[Stored entries]
========================
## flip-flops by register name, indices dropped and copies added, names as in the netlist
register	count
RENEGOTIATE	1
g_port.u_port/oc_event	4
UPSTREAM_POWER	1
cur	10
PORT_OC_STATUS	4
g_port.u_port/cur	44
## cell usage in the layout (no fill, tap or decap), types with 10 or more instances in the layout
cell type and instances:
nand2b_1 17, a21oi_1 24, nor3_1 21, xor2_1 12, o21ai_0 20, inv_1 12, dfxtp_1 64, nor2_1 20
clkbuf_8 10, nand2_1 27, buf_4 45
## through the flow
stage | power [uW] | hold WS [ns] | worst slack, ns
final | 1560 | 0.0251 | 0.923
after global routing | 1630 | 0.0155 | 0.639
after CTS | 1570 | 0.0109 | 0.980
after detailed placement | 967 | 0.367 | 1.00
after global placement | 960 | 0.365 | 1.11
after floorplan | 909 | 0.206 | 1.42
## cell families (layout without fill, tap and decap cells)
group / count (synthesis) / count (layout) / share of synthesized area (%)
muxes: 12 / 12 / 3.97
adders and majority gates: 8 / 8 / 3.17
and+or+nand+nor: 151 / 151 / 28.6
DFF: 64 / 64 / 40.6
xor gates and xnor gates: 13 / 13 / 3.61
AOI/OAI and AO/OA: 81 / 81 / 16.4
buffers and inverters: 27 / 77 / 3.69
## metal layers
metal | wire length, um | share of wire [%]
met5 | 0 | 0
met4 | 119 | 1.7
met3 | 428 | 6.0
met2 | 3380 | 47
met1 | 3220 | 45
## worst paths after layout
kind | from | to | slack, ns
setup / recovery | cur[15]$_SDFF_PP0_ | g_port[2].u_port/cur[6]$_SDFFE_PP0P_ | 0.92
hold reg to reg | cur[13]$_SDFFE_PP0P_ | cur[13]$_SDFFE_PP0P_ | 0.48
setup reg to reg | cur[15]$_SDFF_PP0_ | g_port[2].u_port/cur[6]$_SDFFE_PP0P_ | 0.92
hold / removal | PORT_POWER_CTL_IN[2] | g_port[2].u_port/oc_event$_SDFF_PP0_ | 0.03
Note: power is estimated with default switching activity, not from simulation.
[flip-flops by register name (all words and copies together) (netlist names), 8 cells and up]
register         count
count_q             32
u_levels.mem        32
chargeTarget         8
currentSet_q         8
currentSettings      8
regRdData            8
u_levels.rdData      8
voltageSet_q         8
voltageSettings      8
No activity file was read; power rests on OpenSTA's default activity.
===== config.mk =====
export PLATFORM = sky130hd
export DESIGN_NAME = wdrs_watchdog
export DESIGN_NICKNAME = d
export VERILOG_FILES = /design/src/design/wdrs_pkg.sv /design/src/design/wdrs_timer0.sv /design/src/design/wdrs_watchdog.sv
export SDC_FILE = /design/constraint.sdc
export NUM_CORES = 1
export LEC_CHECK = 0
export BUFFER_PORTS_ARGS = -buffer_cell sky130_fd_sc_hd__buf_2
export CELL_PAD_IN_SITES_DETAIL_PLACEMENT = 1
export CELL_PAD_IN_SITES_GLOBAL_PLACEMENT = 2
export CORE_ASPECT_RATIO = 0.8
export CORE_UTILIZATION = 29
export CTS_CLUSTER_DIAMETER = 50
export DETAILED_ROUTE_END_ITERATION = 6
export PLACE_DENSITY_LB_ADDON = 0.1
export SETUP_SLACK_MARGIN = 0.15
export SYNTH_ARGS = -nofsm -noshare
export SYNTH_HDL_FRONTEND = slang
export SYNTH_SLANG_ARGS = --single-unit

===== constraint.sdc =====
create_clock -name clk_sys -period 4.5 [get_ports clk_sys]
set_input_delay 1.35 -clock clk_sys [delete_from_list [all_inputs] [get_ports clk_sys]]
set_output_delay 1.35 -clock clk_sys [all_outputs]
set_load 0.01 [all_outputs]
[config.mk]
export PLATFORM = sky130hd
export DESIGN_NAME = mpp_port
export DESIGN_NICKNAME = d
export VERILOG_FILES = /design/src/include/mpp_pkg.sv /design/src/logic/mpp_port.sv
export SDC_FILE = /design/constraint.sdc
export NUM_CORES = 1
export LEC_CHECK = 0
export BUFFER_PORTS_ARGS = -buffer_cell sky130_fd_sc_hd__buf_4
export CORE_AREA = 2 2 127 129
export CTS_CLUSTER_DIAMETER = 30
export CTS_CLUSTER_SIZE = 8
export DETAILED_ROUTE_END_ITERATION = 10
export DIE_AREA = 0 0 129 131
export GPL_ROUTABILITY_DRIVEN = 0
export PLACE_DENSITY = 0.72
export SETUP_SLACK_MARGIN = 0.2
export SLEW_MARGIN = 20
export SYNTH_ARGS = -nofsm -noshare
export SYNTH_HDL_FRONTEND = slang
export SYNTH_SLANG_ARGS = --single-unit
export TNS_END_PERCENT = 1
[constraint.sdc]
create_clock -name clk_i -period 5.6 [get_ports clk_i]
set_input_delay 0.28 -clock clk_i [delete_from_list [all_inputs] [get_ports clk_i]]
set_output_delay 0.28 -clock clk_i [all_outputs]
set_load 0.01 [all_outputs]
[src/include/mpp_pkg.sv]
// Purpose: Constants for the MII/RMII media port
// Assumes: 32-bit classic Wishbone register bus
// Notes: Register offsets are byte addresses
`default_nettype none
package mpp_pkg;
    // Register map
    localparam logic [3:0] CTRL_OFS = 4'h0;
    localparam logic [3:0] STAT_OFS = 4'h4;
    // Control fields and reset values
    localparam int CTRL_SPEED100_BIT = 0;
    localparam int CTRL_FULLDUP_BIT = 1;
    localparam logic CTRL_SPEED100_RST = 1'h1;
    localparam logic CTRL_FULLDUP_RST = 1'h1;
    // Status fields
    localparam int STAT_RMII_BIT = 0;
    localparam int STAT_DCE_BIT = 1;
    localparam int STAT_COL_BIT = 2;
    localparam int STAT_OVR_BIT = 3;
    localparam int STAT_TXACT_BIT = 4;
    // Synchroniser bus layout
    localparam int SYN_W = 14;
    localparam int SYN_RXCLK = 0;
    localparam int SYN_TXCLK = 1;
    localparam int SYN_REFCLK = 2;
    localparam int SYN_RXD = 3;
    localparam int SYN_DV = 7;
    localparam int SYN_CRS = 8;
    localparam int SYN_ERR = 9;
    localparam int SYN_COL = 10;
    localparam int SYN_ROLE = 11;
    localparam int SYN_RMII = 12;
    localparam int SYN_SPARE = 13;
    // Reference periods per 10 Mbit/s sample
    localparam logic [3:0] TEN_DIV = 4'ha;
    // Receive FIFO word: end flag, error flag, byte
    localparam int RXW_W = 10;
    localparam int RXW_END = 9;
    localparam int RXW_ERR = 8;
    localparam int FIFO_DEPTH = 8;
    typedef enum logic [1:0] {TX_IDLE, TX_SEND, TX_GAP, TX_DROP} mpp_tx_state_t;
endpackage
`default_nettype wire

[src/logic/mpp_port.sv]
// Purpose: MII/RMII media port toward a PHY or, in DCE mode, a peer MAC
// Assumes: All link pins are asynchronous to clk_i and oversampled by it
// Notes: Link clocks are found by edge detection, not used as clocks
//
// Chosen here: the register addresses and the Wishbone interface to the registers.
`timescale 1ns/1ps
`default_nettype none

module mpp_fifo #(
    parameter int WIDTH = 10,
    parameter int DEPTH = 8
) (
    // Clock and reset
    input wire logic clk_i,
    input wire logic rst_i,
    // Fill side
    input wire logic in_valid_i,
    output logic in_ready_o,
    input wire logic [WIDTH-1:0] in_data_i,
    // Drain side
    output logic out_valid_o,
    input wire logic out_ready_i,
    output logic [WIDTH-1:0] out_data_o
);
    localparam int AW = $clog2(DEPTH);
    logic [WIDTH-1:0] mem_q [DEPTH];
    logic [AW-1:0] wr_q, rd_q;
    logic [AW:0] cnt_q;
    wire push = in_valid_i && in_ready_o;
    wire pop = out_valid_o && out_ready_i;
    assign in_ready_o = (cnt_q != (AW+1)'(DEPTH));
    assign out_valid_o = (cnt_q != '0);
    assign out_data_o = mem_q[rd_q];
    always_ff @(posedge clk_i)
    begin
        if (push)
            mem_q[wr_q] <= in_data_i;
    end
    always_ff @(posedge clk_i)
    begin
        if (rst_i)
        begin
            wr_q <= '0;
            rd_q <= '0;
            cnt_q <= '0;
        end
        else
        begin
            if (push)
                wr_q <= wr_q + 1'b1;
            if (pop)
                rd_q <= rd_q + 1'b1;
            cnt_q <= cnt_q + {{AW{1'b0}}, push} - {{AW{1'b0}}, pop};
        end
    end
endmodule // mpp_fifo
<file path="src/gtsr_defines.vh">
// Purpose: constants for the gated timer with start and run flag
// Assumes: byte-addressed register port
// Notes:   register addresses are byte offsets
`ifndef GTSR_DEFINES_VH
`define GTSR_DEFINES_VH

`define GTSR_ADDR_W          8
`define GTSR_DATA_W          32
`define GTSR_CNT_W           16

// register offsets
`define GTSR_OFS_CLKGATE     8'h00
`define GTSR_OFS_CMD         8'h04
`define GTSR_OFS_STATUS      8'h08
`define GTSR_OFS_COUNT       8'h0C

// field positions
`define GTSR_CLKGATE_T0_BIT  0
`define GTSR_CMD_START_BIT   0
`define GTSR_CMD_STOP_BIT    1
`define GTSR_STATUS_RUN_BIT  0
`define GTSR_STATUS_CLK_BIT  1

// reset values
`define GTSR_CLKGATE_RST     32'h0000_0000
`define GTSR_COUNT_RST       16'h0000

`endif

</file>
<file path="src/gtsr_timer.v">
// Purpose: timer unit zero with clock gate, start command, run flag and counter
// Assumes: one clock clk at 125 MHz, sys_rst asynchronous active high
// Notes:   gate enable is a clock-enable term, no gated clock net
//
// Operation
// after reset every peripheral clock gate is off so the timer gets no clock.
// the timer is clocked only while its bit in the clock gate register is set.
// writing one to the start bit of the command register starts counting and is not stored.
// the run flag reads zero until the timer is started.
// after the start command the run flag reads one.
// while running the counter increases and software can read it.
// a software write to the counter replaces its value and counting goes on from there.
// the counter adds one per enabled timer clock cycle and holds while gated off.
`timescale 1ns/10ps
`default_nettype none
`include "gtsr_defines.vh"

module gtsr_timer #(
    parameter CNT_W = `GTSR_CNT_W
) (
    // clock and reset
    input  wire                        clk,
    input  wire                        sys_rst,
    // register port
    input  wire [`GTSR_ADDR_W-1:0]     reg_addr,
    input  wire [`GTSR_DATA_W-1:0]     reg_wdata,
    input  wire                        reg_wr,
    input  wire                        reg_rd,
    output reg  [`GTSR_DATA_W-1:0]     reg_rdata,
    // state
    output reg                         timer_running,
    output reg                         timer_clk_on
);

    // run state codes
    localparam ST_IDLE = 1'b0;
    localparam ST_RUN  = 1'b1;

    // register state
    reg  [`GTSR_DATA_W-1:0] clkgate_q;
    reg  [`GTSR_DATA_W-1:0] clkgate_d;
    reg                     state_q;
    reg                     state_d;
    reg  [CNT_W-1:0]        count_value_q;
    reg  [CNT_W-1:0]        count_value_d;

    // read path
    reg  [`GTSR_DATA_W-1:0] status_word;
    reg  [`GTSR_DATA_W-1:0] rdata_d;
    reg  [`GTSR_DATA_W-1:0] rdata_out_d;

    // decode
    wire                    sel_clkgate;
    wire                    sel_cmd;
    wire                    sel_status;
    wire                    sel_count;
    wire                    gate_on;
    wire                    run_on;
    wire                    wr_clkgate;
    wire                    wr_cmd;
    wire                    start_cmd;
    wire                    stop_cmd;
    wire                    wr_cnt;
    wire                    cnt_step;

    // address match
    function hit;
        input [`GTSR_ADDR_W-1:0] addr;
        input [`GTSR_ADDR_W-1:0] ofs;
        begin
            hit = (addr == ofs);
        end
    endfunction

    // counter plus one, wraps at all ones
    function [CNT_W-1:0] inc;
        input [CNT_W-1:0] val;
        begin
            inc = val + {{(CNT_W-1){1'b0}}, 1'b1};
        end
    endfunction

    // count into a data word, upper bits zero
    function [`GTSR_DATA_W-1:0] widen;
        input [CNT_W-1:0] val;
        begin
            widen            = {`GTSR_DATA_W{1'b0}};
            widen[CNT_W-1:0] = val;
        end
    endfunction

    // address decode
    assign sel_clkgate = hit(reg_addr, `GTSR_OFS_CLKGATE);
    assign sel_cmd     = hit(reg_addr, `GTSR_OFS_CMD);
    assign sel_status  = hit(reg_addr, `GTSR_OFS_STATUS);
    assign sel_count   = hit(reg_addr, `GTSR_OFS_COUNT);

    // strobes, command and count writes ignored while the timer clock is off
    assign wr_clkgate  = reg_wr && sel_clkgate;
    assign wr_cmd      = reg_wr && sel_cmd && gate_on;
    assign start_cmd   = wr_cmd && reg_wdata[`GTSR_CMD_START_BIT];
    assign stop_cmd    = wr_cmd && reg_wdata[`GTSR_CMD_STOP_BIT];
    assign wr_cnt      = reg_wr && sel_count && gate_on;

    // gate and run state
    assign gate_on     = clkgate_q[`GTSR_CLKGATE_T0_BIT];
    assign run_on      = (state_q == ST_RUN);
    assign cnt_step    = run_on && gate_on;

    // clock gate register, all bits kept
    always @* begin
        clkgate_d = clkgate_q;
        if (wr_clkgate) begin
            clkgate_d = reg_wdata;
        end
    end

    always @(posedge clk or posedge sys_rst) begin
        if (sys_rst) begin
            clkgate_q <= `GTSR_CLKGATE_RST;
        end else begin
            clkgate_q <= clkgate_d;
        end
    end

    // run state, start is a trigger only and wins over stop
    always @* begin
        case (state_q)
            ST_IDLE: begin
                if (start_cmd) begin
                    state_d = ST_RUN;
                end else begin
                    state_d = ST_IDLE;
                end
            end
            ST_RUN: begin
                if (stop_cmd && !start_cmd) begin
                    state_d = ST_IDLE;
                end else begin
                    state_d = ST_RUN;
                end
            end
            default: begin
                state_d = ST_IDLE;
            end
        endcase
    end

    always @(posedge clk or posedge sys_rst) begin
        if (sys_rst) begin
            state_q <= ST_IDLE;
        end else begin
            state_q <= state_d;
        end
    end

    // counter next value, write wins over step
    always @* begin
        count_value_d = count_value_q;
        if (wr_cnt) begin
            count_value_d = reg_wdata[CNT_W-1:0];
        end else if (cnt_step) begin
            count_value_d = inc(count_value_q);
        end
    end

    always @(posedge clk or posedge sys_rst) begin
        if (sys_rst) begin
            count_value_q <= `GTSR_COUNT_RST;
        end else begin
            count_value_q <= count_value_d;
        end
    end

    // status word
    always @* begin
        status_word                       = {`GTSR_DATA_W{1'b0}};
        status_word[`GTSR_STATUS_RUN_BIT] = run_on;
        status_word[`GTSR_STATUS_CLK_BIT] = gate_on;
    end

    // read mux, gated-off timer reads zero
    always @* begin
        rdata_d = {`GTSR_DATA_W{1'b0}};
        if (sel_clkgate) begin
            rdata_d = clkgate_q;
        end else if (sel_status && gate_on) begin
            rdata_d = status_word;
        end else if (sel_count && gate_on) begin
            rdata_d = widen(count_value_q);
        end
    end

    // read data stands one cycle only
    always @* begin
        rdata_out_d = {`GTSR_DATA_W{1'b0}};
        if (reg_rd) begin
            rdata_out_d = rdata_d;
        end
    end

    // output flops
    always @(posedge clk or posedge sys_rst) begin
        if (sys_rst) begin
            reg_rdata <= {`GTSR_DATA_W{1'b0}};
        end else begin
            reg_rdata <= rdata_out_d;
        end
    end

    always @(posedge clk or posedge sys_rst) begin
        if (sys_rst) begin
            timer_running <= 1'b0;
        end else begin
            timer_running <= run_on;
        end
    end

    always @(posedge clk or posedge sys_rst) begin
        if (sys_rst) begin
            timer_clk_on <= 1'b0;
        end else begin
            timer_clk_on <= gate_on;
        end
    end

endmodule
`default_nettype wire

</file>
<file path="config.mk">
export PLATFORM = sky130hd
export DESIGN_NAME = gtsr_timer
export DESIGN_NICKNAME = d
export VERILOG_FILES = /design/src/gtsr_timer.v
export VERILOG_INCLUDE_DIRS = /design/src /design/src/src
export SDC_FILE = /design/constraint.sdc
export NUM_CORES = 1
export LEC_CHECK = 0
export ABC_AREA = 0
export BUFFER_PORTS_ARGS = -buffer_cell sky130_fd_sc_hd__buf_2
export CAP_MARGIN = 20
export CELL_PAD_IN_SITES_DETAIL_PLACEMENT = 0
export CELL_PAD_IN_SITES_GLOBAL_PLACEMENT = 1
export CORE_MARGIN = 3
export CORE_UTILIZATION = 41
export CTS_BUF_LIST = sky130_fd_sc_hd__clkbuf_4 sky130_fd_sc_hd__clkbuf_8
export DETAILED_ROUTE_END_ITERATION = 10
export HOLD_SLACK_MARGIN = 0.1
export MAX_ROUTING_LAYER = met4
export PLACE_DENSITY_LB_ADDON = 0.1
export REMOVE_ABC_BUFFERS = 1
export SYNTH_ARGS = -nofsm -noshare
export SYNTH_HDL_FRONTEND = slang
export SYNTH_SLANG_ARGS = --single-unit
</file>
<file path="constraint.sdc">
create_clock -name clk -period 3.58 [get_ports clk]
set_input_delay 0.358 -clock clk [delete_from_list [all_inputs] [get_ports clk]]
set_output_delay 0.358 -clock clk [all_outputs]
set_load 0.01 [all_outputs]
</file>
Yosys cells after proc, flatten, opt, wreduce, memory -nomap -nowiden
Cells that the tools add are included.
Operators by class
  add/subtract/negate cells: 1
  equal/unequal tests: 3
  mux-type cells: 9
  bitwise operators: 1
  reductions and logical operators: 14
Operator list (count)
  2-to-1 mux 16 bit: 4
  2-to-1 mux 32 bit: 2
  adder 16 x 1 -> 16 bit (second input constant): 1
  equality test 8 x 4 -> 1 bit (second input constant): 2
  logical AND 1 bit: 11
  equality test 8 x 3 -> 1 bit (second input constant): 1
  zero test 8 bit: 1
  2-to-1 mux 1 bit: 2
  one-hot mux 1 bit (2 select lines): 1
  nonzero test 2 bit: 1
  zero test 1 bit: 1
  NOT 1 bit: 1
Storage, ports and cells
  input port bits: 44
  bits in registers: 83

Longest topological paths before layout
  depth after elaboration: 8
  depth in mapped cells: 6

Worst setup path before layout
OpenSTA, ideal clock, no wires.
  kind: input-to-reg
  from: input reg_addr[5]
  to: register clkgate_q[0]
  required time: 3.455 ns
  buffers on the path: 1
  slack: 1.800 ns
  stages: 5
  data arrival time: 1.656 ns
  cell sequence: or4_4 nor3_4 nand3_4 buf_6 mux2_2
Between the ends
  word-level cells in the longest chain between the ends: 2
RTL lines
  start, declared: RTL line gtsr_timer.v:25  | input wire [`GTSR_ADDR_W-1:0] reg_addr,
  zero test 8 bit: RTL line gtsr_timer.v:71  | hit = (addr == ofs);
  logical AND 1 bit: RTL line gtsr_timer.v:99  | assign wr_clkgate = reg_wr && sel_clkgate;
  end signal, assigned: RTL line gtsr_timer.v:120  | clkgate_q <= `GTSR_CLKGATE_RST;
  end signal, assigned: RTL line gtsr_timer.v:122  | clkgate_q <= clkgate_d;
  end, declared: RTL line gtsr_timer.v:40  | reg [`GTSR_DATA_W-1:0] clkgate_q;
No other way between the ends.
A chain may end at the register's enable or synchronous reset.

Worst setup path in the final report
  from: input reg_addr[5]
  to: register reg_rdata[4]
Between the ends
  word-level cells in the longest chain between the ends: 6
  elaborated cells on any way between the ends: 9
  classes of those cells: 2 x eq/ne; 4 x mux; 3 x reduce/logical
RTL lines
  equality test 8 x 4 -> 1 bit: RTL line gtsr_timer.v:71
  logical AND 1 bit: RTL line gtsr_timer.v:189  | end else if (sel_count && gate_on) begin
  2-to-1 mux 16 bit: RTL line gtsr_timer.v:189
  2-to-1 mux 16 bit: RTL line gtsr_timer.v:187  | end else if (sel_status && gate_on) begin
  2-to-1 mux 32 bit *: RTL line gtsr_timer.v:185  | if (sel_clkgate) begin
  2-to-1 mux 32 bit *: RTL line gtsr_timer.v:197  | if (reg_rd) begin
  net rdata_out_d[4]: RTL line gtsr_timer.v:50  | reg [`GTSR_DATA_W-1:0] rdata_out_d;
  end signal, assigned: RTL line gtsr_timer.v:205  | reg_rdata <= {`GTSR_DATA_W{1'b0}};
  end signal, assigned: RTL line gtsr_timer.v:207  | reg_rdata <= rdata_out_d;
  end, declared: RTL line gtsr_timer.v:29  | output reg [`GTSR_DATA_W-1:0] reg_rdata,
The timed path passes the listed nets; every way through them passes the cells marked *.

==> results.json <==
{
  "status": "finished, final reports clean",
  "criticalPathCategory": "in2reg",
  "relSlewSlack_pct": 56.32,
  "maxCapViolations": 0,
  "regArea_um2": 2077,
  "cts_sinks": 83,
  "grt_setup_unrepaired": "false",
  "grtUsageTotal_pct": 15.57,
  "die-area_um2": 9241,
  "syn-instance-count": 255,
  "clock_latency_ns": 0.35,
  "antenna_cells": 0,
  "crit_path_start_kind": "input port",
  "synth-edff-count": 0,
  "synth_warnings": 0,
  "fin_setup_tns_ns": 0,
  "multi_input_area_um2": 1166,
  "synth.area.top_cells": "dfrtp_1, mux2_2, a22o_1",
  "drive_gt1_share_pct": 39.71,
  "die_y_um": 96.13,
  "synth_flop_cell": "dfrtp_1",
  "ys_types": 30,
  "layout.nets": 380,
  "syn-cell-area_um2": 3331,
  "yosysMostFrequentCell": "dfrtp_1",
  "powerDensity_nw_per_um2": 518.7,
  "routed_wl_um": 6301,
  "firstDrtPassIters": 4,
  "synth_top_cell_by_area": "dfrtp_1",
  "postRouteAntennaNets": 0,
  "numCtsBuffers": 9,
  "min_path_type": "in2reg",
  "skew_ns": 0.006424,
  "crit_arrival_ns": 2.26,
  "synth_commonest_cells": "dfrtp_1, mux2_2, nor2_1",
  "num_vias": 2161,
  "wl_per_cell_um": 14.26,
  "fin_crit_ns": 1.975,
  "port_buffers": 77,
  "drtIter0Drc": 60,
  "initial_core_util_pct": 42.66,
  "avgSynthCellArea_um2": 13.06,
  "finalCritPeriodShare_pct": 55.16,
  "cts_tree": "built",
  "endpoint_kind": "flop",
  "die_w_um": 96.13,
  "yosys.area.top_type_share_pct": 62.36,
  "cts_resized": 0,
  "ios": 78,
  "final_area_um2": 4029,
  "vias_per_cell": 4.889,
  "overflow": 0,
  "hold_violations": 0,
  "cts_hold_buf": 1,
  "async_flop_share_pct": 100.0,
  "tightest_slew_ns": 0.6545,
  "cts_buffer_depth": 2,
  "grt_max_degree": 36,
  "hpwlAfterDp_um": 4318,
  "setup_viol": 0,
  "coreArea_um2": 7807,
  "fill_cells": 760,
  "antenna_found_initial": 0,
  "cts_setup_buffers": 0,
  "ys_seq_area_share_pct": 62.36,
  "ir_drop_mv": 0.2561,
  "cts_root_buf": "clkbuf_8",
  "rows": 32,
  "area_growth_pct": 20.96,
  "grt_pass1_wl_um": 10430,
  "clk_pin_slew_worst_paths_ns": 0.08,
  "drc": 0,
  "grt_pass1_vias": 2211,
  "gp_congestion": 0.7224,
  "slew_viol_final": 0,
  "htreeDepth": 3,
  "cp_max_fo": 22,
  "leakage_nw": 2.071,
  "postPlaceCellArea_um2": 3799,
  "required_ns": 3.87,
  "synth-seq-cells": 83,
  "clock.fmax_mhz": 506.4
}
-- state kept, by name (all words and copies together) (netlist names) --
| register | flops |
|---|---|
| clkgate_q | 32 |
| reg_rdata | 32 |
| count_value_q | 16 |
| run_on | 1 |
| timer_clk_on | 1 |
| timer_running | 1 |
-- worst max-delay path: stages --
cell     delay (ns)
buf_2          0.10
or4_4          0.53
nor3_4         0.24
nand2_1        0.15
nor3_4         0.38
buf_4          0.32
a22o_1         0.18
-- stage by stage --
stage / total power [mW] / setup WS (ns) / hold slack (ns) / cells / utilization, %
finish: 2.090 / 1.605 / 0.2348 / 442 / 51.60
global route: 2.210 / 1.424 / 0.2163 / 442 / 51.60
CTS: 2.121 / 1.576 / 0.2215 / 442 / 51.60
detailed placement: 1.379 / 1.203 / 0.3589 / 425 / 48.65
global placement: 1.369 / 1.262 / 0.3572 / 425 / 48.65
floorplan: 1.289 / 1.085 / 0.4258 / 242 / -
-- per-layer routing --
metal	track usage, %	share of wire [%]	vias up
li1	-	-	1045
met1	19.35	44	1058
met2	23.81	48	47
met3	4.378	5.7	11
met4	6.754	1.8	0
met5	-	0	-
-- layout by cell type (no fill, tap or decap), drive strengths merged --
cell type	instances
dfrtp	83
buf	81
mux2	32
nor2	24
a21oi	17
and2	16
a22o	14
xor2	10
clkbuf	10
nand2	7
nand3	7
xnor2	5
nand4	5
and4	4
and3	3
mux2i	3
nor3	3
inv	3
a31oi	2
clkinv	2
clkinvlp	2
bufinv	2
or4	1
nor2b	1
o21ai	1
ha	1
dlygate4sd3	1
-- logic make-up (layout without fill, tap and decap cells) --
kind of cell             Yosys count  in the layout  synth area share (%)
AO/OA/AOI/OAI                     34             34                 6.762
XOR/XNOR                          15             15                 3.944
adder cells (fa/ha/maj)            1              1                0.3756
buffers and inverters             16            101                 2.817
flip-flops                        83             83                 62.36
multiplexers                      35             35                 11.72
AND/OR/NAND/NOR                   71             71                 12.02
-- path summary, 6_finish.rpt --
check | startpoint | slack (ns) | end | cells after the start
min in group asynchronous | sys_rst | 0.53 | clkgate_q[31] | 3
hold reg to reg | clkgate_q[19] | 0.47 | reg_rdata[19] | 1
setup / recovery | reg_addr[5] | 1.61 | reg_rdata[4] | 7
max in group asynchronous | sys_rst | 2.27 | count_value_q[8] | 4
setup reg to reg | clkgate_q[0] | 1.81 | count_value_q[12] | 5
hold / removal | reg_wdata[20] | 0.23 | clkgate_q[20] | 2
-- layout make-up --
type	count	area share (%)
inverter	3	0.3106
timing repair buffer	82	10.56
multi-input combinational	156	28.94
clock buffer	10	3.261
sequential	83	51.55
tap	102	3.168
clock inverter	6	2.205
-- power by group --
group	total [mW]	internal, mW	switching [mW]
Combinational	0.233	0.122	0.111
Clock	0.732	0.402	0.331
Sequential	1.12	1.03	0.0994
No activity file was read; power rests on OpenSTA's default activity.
========================
» Activity:
Only the lines from the one that contains "hold reg to reg | clkgate_q[19]" to the end of the data should be output, exactly as they appear.

» Answer to this problem:
hold reg to reg | clkgate_q[19] | 0.47 | reg_rdata[19] | 1
setup / recovery | reg_addr[5] | 1.61 | reg_rdata[4] | 7
max in group asynchronous | sys_rst | 2.27 | count_value_q[8] | 4
setup reg to reg | clkgate_q[0] | 1.81 | count_value_q[12] | 5
hold / removal | reg_wdata[20] | 0.23 | clkgate_q[20] | 2
-- layout make-up --
type	count	area share (%)
inverter	3	0.3106
timing repair buffer	82	10.56
multi-input combinational	156	28.94
clock buffer	10	3.261
sequential	83	51.55
tap	102	3.168
clock inverter	6	2.205
-- power by group --
group	total [mW]	internal, mW	switching [mW]
Combinational	0.233	0.122	0.111
Clock	0.732	0.402	0.331
Sequential	1.12	1.03	0.0994
No activity file was read; power rests on OpenSTA's default activity.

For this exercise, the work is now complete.